El enano frunció el entrecejo. Se llevó la salchicha a la boca para morderla; luego, se acercó el pan, y después otra vez la salchicha. Se mostraba indeciso. Sus ojos no se apartaban de Anspach ni un segundo,

—¿Qué quieres? -preguntó-. Está cerrado -añadió por si alguien no lo había oído y para demostrar que con esa pregunta estaba haciendo una gran excepción.

—Ya sabes que he tenido una racha de… mala suerte. Bleyden ha sido lo bastante amable como para abrirme un crédito, pero insistió en que le hiciera algún pago provisional tan pronto como pudiera. Bueno, ¡pues aquí estoy! -dijo Anspach, que le dedicó una amplia sonrisa.

El enano Kled pensó durante un momento más, mientras las mejillas y los labios se abultaban de modo desagradable al limpiarse con la lengua los trozos de carne adheridos a los lados de las encías. Luego, con el extremo mordido de la salchicha, le hizo una señal para que lo siguiera.

Anspach inclinó la cabeza hacia Ganz y Aric para que lo acompañaran. Ganz tenía una mirada feroz, y su rostro estaba tan tenebroso como Mondstille.

—Espero que tengáis dinero los dos -dijo Anspach en voz baja.

—Si esto es alguna trampa para hacer que te pague las deudas de juego… -comenzó Ganz, que se atragantó con las palabras.

Estaban pasando por una serie de habitaciones de madera hediondas y mal ventiladas, situadas debajo de las gradas. Cajas de trastos flanqueaban las paredes, y había hileras de botellas vacías, cubos y alguna podadera.

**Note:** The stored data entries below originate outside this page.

## src/rtl/fx2_pkg.sv

```systemverilog
`default_nettype none
// ============================================================================
//  Module      : fx2_pkg
//  Description : Shared constants for the FX2LP slave-FIFO scheduler.
//                Contents: one-hot state encoding, channel indices, FX2
//                endpoint addresses, grant encoding and small channel helpers.
//  Revision    : 1.0 - initial release
// ============================================================================
package fx2_pkg;

  // One-hot scheduler states. SAMPLE is the final strobe-low cycle, in which
  // a read captures the bus.
  localparam int STATE_W = 6;
  localparam logic [STATE_W-1:0] ST_IDLE    = 6'b000001;
  localparam logic [STATE_W-1:0] ST_TURN    = 6'b000010;
  localparam logic [STATE_W-1:0] ST_ADDR    = 6'b000100;
  localparam logic [STATE_W-1:0] ST_STROBE  = 6'b001000;
  localparam logic [STATE_W-1:0] ST_SAMPLE  = 6'b010000;
  localparam logic [STATE_W-1:0] ST_RELEASE = 6'b100000;

  // Channel indices, also used as request bit positions for the arbiter.
  localparam logic [1:0] CH_EP2 = 2'd0;
  localparam logic [1:0] CH_EP4 = 2'd1;
  localparam logic [1:0] CH_EP6 = 2'd2;

  // FX2 FIFOADDR values.
  localparam logic [1:0] FIFOADDR_EP2 = 2'b00;
  localparam logic [1:0] FIFOADDR_EP4 = 2'b01;
  localparam logic [1:0] FIFOADDR_EP6 = 2'b10;

  // Encoding of the grant output.
  localparam logic [1:0] GRANT_NONE = 2'd0;
  localparam logic [1:0] GRANT_EP2  = 2'd1;
  localparam logic [1:0] GRANT_EP4  = 2'd2;
  localparam logic [1:0] GRANT_EP6  = 2'd3;

  function automatic logic [1:0] ch_fifoaddr(input logic [1:0] ch);
    case (ch)
      CH_EP2:  return FIFOADDR_EP2;
      CH_EP4:  return FIFOADDR_EP4;
      default: return FIFOADDR_EP6;
    endcase
  endfunction

  function automatic logic [1:0] ch_grant(input logic [1:0] ch);
    case (ch)
      CH_EP2:  return GRANT_EP2;
      CH_EP4:  return GRANT_EP4;
      default: return GRANT_EP6;
    endcase
  endfunction

  // Next channel in round-robin order: EP2 -> EP4 -> EP6 -> EP2.
  function automatic logic [1:0] ch_next(input logic [1:0] ch);
    return (ch == CH_EP6) ? CH_EP2 : ch + 2'd1;
  endfunction

  function automatic logic ch_is_write(input logic [1:0] ch);
    return ch == CH_EP6;
  endfunction

endpackage
`default_nettype wire

```

## src/rtl/fx2_rr_arbiter.sv

```systemverilog
`default_nettype none
// ============================================================================
//  Module      : fx2_rr_arbiter
//  Description : Three-request round-robin arbiter. The search starts at the
//                pointer; when advance is high the pointer moves to the
//                channel after the one currently granted.
//  Ports       : clk, reset_n (async, active-low)
//                req[2:0]   request per channel index
//                advance    commit the current grant and rotate the pointer
//                gnt_valid  some request is present
//                gnt_ch     selected channel index
//  Revision    : 1.0 - initial release
// ============================================================================
module fx2_rr_arbiter
  import fx2_pkg::*;
(
  input  logic       clk,
  input  logic       reset_n,
  input  logic [2:0] req,
  input  logic       advance,
  output logic       gnt_valid,
  output logic [1:0] gnt_ch
);

  logic [1:0] ptr_q, ptr_d;
  logic [1:0] c0, c1, c2;

  always_comb begin
    c0        = ptr_q;
    c1        = ch_next(c0);
    c2        = ch_next(c1);
    gnt_valid = 1'b1;
    if (req[c0])      gnt_ch = c0;
    else if (req[c1]) gnt_ch = c1;
    else if (req[c2]) gnt_ch = c2;
    else begin
      gnt_ch    = c0;
      gnt_valid = 1'b0;
    end
    ptr_d = (advance && gnt_valid) ? ch_next(gnt_ch) : ptr_q;
  end

  always_ff @(posedge clk or negedge reset_n) begin
    if (!reset_n) ptr_q <= CH_EP2;
    else          ptr_q <= ptr_d;
  end

endmodule
`default_nettype wire

```

## src/rtl/fx2_fifo_sched.sv

```systemverilog
`default_nettype none
// ============================================================================
//  Module      : fx2_fifo_sched
//  Description : Scheduler/arbiter for the FX2LP asynchronous slave-FIFO bus.
//                Shares usb_fd among EP2 read, EP4 read and EP6 write with
//                round-robin grants, bounded bursts and full strobe timing.
//  Ports       : clk, reset_n (async, active-low), en
//                usb_flaga/b/c  FX2 flags (async): EP2/EP4 not empty, EP6 not full
//                usb_slcs/slrd/slwr/sloe, usb_fifoaddr  FX2 controls
//                usb_fd_i/usb_fd_o/usb_fd_oe  bus sample, drive, tri-state enable
//                rx2/rx4_ready, rx_data, rx2/rx4_valid  read streams
//                tx_data, tx_valid, tx_ready  write stream
//                busy, grant, cnt2/cnt4/cnt6  status
//  Revision    : 1.0 - initial release
// ============================================================================
module fx2_fifo_sched
  import fx2_pkg::*;
#(
  parameter int SETUP     = 2,
  parameter int STROBE    = 4,
  parameter int HOLD      = 4,
  parameter int TURN      = 2,
  parameter int BURST_MAX = 16,
  parameter int CNT_W     = 16
) (
  input  logic             clk,
  input  logic             reset_n,
  input  logic             en,
  input  logic             usb_flaga,
  input  logic             usb_flagb,
  input  logic             usb_flagc,
  output logic             usb_slcs,
  output logic             usb_slrd,
  output logic             usb_slwr,
  output logic             usb_sloe,
  output logic [1:0]       usb_fifoaddr,
  input  logic [15:0]      usb_fd_i,
  output logic [15:0]      usb_fd_o,
  output logic             usb_fd_oe,
  input  logic             rx2_ready,
  input  logic             rx4_ready,
  output logic [15:0]      rx_data,
  output logic             rx2_valid,
  output logic             rx4_valid,
  input  logic [15:0]      tx_data,
  input  logic             tx_valid,
  output logic             tx_ready,
  output logic             busy,
  output logic [1:0]       grant,
  output logic [CNT_W-1:0] cnt2,
  output logic [CNT_W-1:0] cnt4,
  output logic [CNT_W-1:0] cnt6
);

  localparam int TMR_W   = 8;
  localparam int BURST_W = $clog2(BURST_MAX + 1);
  // With a one-cycle strobe the whole strobe is the sampling cycle.
  localparam logic [STATE_W-1:0] ST_FIRST_STRB = (STROBE > 1) ? ST_STROBE : ST_SAMPLE;

  logic [2:0]         flag_meta_q, flag_meta_d, flag_sync_q, flag_sync_d;
  logic [2:0]         eligible;
  logic               arb_valid, arb_advance;
  logic [1:0]         arb_ch;

  logic [STATE_W-1:0] state_q, state_d;
  logic [TMR_W-1:0]   timer_q, timer_d;
  logic [BURST_W-1:0] burst_q, burst_d;
  logic [1:0]         ch_q, ch_d;
  logic               last_wr_q, last_wr_d;
  logic               slrd_q, slrd_d, slwr_q, slwr_d, sloe_q, sloe_d;
  logic               fd_oe_q, fd_oe_d, busy_q, busy_d;
  logic [1:0]         fifoaddr_q, fifoaddr_d, grant_q, grant_d;
  logic [15:0]        fd_o_q, fd_o_d, rx_data_q, rx_data_d;
  logic               rx2_valid_q, rx2_valid_d, rx4_valid_q, rx4_valid_d;
  logic               tx_ready_q, tx_ready_d;
  logic [CNT_W-1:0]   cnt2_q, cnt2_d, cnt4_q, cnt4_d, cnt6_q, cnt6_d;
  logic               wr_d, active_d, strobe_d;

  always_comb begin
    flag_meta_d = {usb_flagc, usb_flagb, usb_flaga};
    flag_sync_d = flag_meta_q;
  end

  assign eligible = flag_sync_q & {tx_valid, rx4_ready, rx2_ready};

  fx2_rr_arbiter u_arb (
    .clk       (clk),
    .reset_n   (reset_n),
    .req       (eligible),
    .advance   (arb_advance),
    .gnt_valid (arb_valid),
    .gnt_ch    (arb_ch)
  );

  always_comb begin
    state_d     = state_q;
    timer_d     = timer_q + 1'b1;
    burst_d     = burst_q;
    ch_d        = ch_q;
    last_wr_d   = last_wr_q;
    fd_o_d      = fd_o_q;
    rx_data_d   = rx_data_q;
    rx2_valid_d = 1'b0;
    rx4_valid_d = 1'b0;
    tx_ready_d  = 1'b0;
    cnt2_d      = cnt2_q;
    cnt4_d      = cnt4_q;
    cnt6_d      = cnt6_q;
    arb_advance = 1'b0;

    case (state_q)
      ST_IDLE: begin
        timer_d = '0;
        if (en && arb_valid) begin
          arb_advance = 1'b1;
          ch_d        = arb_ch;
          burst_d     = '0;
          last_wr_d   = ch_is_write(arb_ch);
          state_d     = (ch_is_write(arb_ch) != last_wr_q) ? ST_TURN : ST_ADDR;
        end
      end
      ST_TURN: begin
        if (timer_q == TMR_W'(TURN - 1)) begin
          state_d = ST_ADDR;
          timer_d = '0;
        end
      end
      ST_ADDR: begin
        if (timer_q == TMR_W'(SETUP - 1)) begin
          state_d = ST_FIRST_STRB;
          timer_d = '0;
        end
      end
      ST_STROBE: begin
        if (timer_q == TMR_W'(STROBE - 2)) begin
          state_d = ST_SAMPLE;
          timer_d = '0;
        end
      end
      ST_SAMPLE: begin
        // Word is committed here; its pulse and count appear in RELEASE.
        state_d = ST_RELEASE;
        timer_d = '0;
        burst_d = burst_q + 1'b1;
        if (!ch_is_write(ch_q)) rx_data_d = usb_fd_i;
        case (ch_q)
          CH_EP2: begin
            rx2_valid_d = 1'b1;
            cnt2_d      = cnt2_q + 1'b1;
          end
          CH_EP4: begin
            rx4_valid_d = 1'b1;
            cnt4_d      = cnt4_q + 1'b1;
          end
          default: begin
            tx_ready_d = 1'b1;
            cnt6_d     = cnt6_q + 1'b1;
          end
        endcase
      end
      ST_RELEASE: begin
        if (timer_q == TMR_W'(HOLD - 1)) begin
          timer_d = '0;
          if (en && eligible[ch_q] && (burst_q < BURST_W'(BURST_MAX))) state_d = ST_FIRST_STRB;
          else                                                         state_d = ST_IDLE;
        end
      end
      default: begin
        state_d = ST_IDLE;
        timer_d = '0;
      end
    endcase

    // Pin controls are registered from the next state so they switch cleanly
    // on the same edge as the state register.
    wr_d       = ch_is_write(ch_d);
    active_d   = (state_d != ST_IDLE) && (state_d != ST_TURN);
    strobe_d   = (state_d == ST_STROBE) || (state_d == ST_SAMPLE);
    slrd_d     = !(strobe_d && !wr_d);
    slwr_d     = !(strobe_d && wr_d);
    sloe_d     = !(active_d && !wr_d);
    fd_oe_d    = active_d && wr_d;
    fifoaddr_d = active_d ? ch_fifoaddr(ch_d) : fifoaddr_q;
    busy_d     = (state_d != ST_IDLE);
    grant_d    = (state_d == ST_IDLE) ? GRANT_NONE : ch_grant(ch_d);

    // Write data loads on ADDR entry, and again from the second RELEASE cycle
    // on, after the source has seen tx_ready and presented its next word.
    if (wr_d && (((state_d == ST_ADDR) && (state_q != ST_ADDR)) ||
                 ((state_q == ST_RELEASE) && (timer_q != '0))))
      fd_o_d = tx_data;
  end

  always_ff @(posedge clk or negedge reset_n) begin
    if (!reset_n) begin
      flag_meta_q <= '0;
      flag_sync_q <= '0;
      state_q     <= ST_IDLE;
      timer_q     <= '0;
      burst_q     <= '0;
      ch_q        <= CH_EP2;
      last_wr_q   <= 1'b0;
      slrd_q      <= 1'b1;
      slwr_q      <= 1'b1;
      sloe_q      <= 1'b1;
      fd_oe_q     <= 1'b0;
      fifoaddr_q  <= FIFOADDR_EP2;
      fd_o_q      <= '0;
      rx_data_q   <= '0;
      rx2_valid_q <= 1'b0;
      rx4_valid_q <= 1'b0;
      tx_ready_q  <= 1'b0;
      busy_q      <= 1'b0;
      grant_q     <= GRANT_NONE;
      cnt2_q      <= '0;
      cnt4_q      <= '0;
      cnt6_q      <= '0;
    end else begin
      flag_meta_q <= flag_meta_d;
      flag_sync_q <= flag_sync_d;
      state_q     <= state_d;
      timer_q     <= timer_d;
      burst_q     <= burst_d;
      ch_q        <= ch_d;
      last_wr_q   <= last_wr_d;
      slrd_q      <= slrd_d;
      slwr_q      <= slwr_d;
      sloe_q      <= sloe_d;
      fd_oe_q     <= fd_oe_d;
      fifoaddr_q  <= fifoaddr_d;
      fd_o_q      <= fd_o_d;
      rx_data_q   <= rx_data_d;
      rx2_valid_q <= rx2_valid_d;
      rx4_valid_q <= rx4_valid_d;
      tx_ready_q  <= tx_ready_d;
      busy_q      <= busy_d;
      grant_q     <= grant_d;
      cnt2_q      <= cnt2_d;
      cnt4_q      <= cnt4_d;
      cnt6_q      <= cnt6_d;
    end
  end

  assign usb_slcs     = 1'b0;
  assign usb_slrd     = slrd_q;
  assign usb_slwr     = slwr_q;
  assign usb_sloe     = sloe_q;
  assign usb_fifoaddr = fifoaddr_q;
  assign usb_fd_o     = fd_o_q;
  assign usb_fd_oe    = fd_oe_q;
  assign rx_data      = rx_data_q;
  assign rx2_valid    = rx2_valid_q;
  assign rx4_valid    = rx4_valid_q;
  assign tx_ready     = tx_ready_q;
  assign busy         = busy_q;
  assign grant        = grant_q;
  assign cnt2         = cnt2_q;
  assign cnt4         = cnt4_q;
  assign cnt6         = cnt6_q;

endmodule
`default_nettype wire

```

## config.mk

```make
export PLATFORM = sky130hd
export DESIGN_NAME = fx2_fifo_sched
export DESIGN_NICKNAME = d
export VERILOG_FILES = /design/src/rtl/fx2_pkg.sv /design/src/rtl/fx2_rr_arbiter.sv /design/src/rtl/fx2_fifo_sched.sv
export SDC_FILE = /design/constraint.sdc
export NUM_CORES = 1
export LEC_CHECK = 0
export CAP_MARGIN = 20
export CELL_PAD_IN_SITES_DETAIL_PLACEMENT = 1
export CELL_PAD_IN_SITES_GLOBAL_PLACEMENT = 2
export CORE_ASPECT_RATIO = 0.6
export CORE_MARGIN = 5
export CORE_UTILIZATION = 34
export DETAILED_ROUTE_END_ITERATION = 12
export HOLD_SLACK_MARGIN = 0.08
export PLACE_DENSITY = 0.85
export REMOVE_ABC_BUFFERS = 1
export SETUP_SLACK_MARGIN = 0.05
export SYNTH_ARGS = -nofsm -noshare
export SYNTH_HDL_FRONTEND = slang
export SYNTH_SLANG_ARGS = --single-unit
```

## constraint.sdc

```tcl
create_clock -name clk -period 4.8 [get_ports clk]
set_clock_uncertainty 0.2 [all_clocks]
set_input_delay 0.96 -clock clk [delete_from_list [all_inputs] [get_ports clk]]
set_output_delay 0.96 -clock clk [all_outputs]
set_load 0.02 [all_outputs]
```

==> metrics.cfg, run 1 <==
[cts]
cts_tree=built
post_cts_buffers=0
clockBufferDepth=2
hold_buffers=0
cts-root-buf=clkbuf_16
cts_resized=0
cts.sinks=122
clk_latency_ps=400
clk_pin_slew_ps=50
numCtsBuffers=17
ctsHtreeMaxLevel=4

[placement]
io_buffers=132
place.gp.congestion=0.816
dpl.hpwl_um=10000

[critical_path]
worst-setup-path-type=in -> reg
crit_required_ps=4880
arrival_ps=3320
r2r-end=usb_fd_o[2]$_DFFE_PN0P_
worstRegToRegCells=6
timing.rr.start=state_q[3]$_DFF_PN0_
cp_cell_sequence=clkdlybuf4s50_1 -> nand2_1 -> o32ai_1 -> nor2_1 -> xor2_1 -> a22oi_4 -> mux2_2
max_stage_delay_ps=630
path_max_fanout=16
critical_path.endpoint_type=register
crit_start=tx_valid
start_kind=primary input
critPathSlowestCell=a22oi_4
reg2reg_slack_ps=1840

[detailed_routing]
drtIter0Drc=165
detail_route.vias_per_cell=4.84
firstDrtPassIters=4
totalWireLength_um=13400
num_vias=3903
wire_per_inst_um=16.7
ant_nets=0
drcViolationCount=0

[sta]
max_slew_margin_pct=34.4
finalSetupTns_ps=0
period_minus_slack_ps=3230
slew_viol_final=0
max_freq_mhz=309
setup_viol=0
worstMarginPinSlew_ps=978
hold_viol_final=0
rsz0062_at_grt=false
worst_hold_slack_ps=150
period_share_pct=67.3

[logic_synthesis]
synthCells=444
postSynthAreaPerCell_um2=12.0
synth-seq-cells=122
synth-edff-count=0
synth_flop_cell=dfrtp_1
syn_area_um2=5320
synth_top_area_share_pct=55.5
synth_area_leaders=dfrtp_1, xnor2_1, mux2_2
ys_warn_count=0
synth_cell_types=55
yosys.area.top_type=dfrtp_1
seq_area_frac_synth_pct=57.5
async_flop_share_pct=100

[floorplan]
die_h_um=107
die_x_um=171
dieArea_um2=18300
initial_utilization_pct=34.7
row_count=35
pin_count=134
core_area_um2=15300

[grt]
grt_pass1_vias=4247
grt_max_degree=75
overflow=0
antenna_found_initial=1
grtUsageTotal_pct=15.1
grt_pass1_wl_um=22100

[cells_and_area]
final_cell_mix=clkdlybuf4s50_1, dfrtp_1, nand2_1, nor2_1, xnor2_1
synthToLayoutAreaGrowth_pct=40.2
num-nets-final=639
drive_above_1_share_pct=13.9
final_common_cell=clkdlybuf4s50_1

[power_and_ir_drop]
p_leak_nw=3.32
power_density_nw_per_um2=448
peakVddDrop_v=0.000245

[min_path]
hold_path.class=reg -> reg
min_path_cells=0
min_to=flag_sync_q[1]$_DFF_PN0_
worstHoldStart=flag_meta_q[1]$_DFF_PN0_

[job]
drv_cap=0

[outcome]
status=finished, final reports clean

[how the worst max path moves through the flow]
stage          cells past startpoint  slack [ps]                       to
2_1_floorplan                      6        1930  usb_fd_o[0]$_DFFE_PN0P_
4_1_cts                            7        1580  usb_fd_o[2]$_DFFE_PN0P_
5_1_grt                            7        1480  usb_fd_o[4]$_DFFE_PN0P_
3_5_place_dp                       7        1130  usb_fd_o[4]$_DFFE_PN0P_
6_report                           7        1570  usb_fd_o[2]$_DFFE_PN0P_
3_3_place_gp                       7        1260  usb_fd_o[5]$_DFFE_PN0P_
[Yosys cell counts, drive strengths merged, types with 6 or more instances]
master  number
dfrtp      118
and3        10
mux2        35
nand2       45
nor2        40
a21oi        9
nand4       13
buf          6
o21ai        7
inv         13
nand3       23
xor2        19
xnor2       35
ha           8
nand2b       8
[worst max-delay path, delay by kind of cell]
kind	cells	cell delay, ps
compound gates	2	940
buf+inv	1	520
mux	1	410
simple gates	2	250
xor+xnor	1	220
[state kept, by name, summed over array words and instances (netlist names), 2 cells and up]
name	count
cnt2	16
cnt4	16
cnt6	16
rx_data	16
usb_fd_o	16
timer_q	8
state_q	6
burst_q	5
flag_meta_q	3
flag_sync_q	3
ch_q	2
grant	2
u_arb.c0	2
usb_fifoaddr	2
[layout make-up]
class / count / area (µm²)
Antenna cell: 1 / 2.50
Fill cell: 1631 / 7870
Sequential cell: 122 / 3060
Clock buffer: 24 / 482
Tap cell: 203 / 254
Multi-Input combinational cell: 301 / 2160
Timing Repair Buffer: 135 / 1360
Inverter: 13 / 48.8
Clock inverter: 8 / 95.1
[metrics by stage]
stage               instance area, µm²  setup WS, ps  util [%]  total power [mW]  instances
global route                      7460          1480      48.7              3.51        807
finish                            7460          1570      48.7              3.34        807
global placement                  6850          1260      44.7              2.08        773
CTS                               7430          1580      48.5              3.38        805
floorplan                         5260          1930         -              1.75        436
detailed placement                6850          1130      44.7              2.11        773
[power by group]
part	switching, mW	leakage (nW)	internal, mW
clock	0.439	0.280	0.802
combinational	0.424	1.44	0.392
sequential	0.112	1.60	1.17
[kinds of logic after synthesis]
| group | after synthesis | synth area share [%] |
|---|---|---|
| xor+xnor | 54 | 8.89 |
| other cells | 1 | 0.0705 |
| simple gates | 165 | 16.2 |
| buf+inv | 21 | 2.00 |
| flops | 122 | 57.5 |
| mux | 39 | 8.87 |
| fa+ha+maj | 8 | 1.88 |
| compound gates | 34 | 4.63 |
[per-layer routing]
layer	up-vias	wire [µm]	global-route usage (%)
met5	-	0	0
met4	0	16	4.01
met3	2	1020	5.90
met2	95	6180	22.8
met1	1998	6220	20.3
li1	1808	-	-
(Power assumes the default switching activity.)
==> run 2: changes to the inputs <==
Settings changed: CORE_UTILIZATION 34 to 32, PLACE_DENSITY 0.85 to 0.8.
Clock period 4.8 ns to 3.15 ns, I/O delays scaled along.
==> metrics.cfg, run 2 (synthesis results as in run 1) <==
[power_and_ir_drop]
p_seq_share_pct=37.2
p_leak_nw=3.37
p_sw_mw=1.56
p_comb_share_pct=24.4
power_density_nw_per_um2=689
peakVddDrop_v=0.000428
p_total_mw=5.23
p_clk_share_pct=38.4
swShare_pct=29.8
intPower_mw=3.67

[floorplan]
row_count=36
die_h_um=110
core_area_um2=16300
pin_count=134
die_x_um=176
dieArea_um2=19400
initial_utilization_pct=32.7

[cts]
cts_tree=built
clk_pin_slew_ps=60
ctsHtreeMaxLevel=4
clockBufferDepth=2
cts-root-buf=clkbuf_16
numCtsBuffers=17
post_cts_buffers=0
cts.sinks=122
cts_resized=0
clk_latency_ps=400

[min_path]
worstHoldStart=flag_meta_q[1]$_DFF_PN0_
min_path_cells=0
min_to=flag_sync_q[1]$_DFF_PN0_
hold_path.class=reg -> reg

[sta]
max_slew_margin_pct=54.0
setup_slack_ps=282
rsz0062_at_grt=false
period_share_pct=91.0
worstMarginPinSlew_ps=690
period_minus_slack_ps=2870
finalSetupTns_ps=0
setup_viol=0
slew_viol_final=0
max_freq_mhz=349
worst_hold_slack_ps=159
hold_viol_final=0

[cells_and_area]
post-route-util_pct=46.7
final_cell_mix=clkdlybuf4s50_1, dfrtp_1, nand2_1, nor2_1, xnor2_1
final-seq-area_um2=3060
multi_input_area_um2=2160
final_common_cell=clkdlybuf4s50_1
num-nets-final=649
drive_above_1_share_pct=15.7
fillers=1728
antennaDiodeCount=0
synthToLayoutAreaGrowth_pct=42.7

[grt]
grtUsageTotal_pct=14.5
grt_max_degree=47
antenna_found_initial=0
grt_pass1_vias=4231
overflow=0
grt_pass1_wl_um=22300

[detailed_routing]
num_vias=3852
totalWireLength_um=13700
drcViolationCount=0
wire_per_inst_um=16.3
drtIter0Drc=130
firstDrtPassIters=4
ant_nets=0
detail_route.vias_per_cell=4.58

[critical_path]
worstRegToRegCells=6
reg2reg_slack_ps=280
worst-setup-path-type=reg -> reg
r2r-end=usb_fd_o[1]$_DFFE_PN0P_
start_kind=register
timing.rr.start=state_q[3]$_DFF_PN0_
path_max_fanout=16
critical_path.endpoint_type=register
crit_required_ps=3250
arrival_ps=2960

[placement]
place.gp.congestion=0.794
io_buffers=132
dpl.hpwl_um=10100
dp_slack_ps=-89.9

[job]
drv_cap=0

[outcome]
status=finished, final reports clean

run 2: changes by cell type in the layout (fill, tap and decap cells not counted), moves of 2 or more:
cell        delta
buf_4          +9
clkbuf_1       -3
clkbuf_8       -2
clkinv_2       -3
clkinv_4       +3
clkinvlp_4     +2
inv_6          +2
run 2: layout make-up:
type / instances / share of cell area (%)
Clock buffer: 19 / 5.83
Clock inverter: 13 / 2.23
Inverter: 13 / 0.643
Multi-Input combinational cell: 301 / 28.4
Sequential cell: 122 / 40.3
Tap cell: 228 / 3.76
Timing Repair Buffer: 145 / 18.9
run 2: metrics by stage:
step | std cells | cell area, µm²
global route | 841 | 7590
detailed placement | 808 | 6970
global placement | 808 | 6970
floorplan | 436 | 5260
finish | 841 | 7590
CTS | 841 | 7590
run 2: worst max-delay path, cell delays in order, from the launching register on:
cell and delay [ps]:
dfrtp_1 430, or4_4 610, nor3_4 250, and3_4 240, nor2_2 60, a22oi_4 540
mux2_2 410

El enano avanzaba en cabeza con paso pesado y atravesaba limpiamente cada puerta baja, mientras que los templarios tenían que inclinarse.

—Bleyden es dueño de este sitio y de otros cuatro como éste -dijo Anspach-. Controla a todas las muchachas de Altmarkt, y tiene muchos otros tratos… comerciales. Digamos que sabe muchas cosas sobre la suerte corrida por las mercancías hurtadas. Pero no hablará con nosotros a menos que tenga una buena razón para hacerlo, y mis noventa coronas impagadas son una razón muy buena.

—¡¿Noventa?! -gritó Ganz, y la palabra casi se convirtió en un chillido cuando se agachaban para pasar por debajo de otra puerta baja.

—Mi querido Anspach -dijo una voz suave desde la humosa penumbra que tenían delante-. ¡Qué sorpresa tan encantadora!